Try it: Among the entries below, find every line that contains the string "layout", then copy it.
====================
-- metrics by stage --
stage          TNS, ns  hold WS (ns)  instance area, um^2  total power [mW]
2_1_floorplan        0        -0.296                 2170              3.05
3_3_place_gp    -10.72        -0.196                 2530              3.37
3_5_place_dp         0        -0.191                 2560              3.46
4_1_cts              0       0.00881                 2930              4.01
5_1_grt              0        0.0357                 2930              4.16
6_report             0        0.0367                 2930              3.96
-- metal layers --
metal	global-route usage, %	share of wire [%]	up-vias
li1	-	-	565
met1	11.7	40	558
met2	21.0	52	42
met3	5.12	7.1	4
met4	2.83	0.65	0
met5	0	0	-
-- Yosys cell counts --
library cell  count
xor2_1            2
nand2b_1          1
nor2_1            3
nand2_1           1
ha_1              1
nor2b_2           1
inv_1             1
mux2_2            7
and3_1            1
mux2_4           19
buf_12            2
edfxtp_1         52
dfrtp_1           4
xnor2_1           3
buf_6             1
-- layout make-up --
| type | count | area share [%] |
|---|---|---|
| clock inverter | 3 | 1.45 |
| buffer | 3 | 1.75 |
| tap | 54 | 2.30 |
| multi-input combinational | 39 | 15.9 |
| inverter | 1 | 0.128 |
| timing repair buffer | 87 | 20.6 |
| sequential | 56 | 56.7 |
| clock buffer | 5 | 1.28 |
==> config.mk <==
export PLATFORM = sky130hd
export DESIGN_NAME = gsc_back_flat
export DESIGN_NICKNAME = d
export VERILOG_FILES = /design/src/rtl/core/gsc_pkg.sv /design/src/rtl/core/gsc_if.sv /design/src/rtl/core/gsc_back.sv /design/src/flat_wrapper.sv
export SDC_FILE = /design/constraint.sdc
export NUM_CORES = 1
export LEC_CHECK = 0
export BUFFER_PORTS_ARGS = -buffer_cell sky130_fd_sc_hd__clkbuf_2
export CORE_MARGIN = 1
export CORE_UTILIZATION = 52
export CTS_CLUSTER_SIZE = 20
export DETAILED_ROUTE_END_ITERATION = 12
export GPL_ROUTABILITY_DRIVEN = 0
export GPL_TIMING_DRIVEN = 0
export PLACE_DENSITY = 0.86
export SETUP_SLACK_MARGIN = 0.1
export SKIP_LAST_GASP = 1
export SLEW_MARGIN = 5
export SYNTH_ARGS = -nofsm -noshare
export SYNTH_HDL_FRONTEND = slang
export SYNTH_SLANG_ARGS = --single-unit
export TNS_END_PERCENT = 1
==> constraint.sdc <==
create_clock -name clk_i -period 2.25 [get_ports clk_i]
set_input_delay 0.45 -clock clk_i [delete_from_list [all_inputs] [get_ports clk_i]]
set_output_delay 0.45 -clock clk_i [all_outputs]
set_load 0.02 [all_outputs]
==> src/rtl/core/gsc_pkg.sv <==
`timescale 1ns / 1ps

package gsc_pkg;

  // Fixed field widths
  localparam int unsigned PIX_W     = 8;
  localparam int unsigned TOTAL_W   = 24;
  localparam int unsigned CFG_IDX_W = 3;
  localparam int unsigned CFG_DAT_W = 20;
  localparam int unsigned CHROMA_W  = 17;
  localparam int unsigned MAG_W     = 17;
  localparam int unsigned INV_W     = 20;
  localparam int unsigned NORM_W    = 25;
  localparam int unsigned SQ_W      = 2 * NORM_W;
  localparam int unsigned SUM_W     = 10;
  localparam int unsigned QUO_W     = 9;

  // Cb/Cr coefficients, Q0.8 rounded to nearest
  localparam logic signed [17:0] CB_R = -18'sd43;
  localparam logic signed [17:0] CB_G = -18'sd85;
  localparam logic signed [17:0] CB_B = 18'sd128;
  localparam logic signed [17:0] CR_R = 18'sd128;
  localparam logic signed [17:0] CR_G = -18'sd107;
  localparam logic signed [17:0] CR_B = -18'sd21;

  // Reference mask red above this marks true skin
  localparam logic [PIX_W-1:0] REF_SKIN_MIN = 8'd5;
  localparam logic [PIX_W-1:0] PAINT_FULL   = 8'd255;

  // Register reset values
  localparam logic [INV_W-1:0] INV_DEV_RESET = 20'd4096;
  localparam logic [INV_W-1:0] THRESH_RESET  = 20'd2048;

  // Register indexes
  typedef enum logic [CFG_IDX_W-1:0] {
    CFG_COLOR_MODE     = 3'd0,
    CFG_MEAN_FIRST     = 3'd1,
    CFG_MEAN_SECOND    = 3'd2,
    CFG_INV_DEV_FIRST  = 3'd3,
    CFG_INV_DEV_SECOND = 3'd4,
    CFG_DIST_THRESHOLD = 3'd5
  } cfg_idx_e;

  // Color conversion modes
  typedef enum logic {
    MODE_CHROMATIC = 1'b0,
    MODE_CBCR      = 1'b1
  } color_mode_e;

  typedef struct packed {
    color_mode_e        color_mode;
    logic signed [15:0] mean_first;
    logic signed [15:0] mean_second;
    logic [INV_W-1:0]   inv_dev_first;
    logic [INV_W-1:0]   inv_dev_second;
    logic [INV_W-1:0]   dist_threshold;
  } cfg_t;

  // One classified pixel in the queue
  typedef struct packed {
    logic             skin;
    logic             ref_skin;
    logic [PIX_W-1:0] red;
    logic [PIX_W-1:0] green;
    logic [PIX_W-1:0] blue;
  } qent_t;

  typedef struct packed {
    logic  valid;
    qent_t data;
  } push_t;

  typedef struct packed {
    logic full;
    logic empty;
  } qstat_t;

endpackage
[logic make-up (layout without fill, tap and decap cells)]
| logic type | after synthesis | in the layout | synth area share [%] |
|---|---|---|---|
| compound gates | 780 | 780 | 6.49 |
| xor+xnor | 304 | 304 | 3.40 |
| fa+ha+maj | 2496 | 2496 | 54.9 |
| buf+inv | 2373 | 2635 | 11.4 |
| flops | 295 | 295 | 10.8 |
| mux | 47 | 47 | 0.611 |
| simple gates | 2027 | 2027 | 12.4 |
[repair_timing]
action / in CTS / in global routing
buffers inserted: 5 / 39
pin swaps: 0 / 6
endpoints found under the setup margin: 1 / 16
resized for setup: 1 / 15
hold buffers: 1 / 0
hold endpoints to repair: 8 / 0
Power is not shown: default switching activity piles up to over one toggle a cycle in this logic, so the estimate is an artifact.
====================
Answer to this exercise:
-- layout make-up --
[logic make-up (layout without fill, tap and decap cells)]
| logic type | after synthesis | in the layout | synth area share [%] |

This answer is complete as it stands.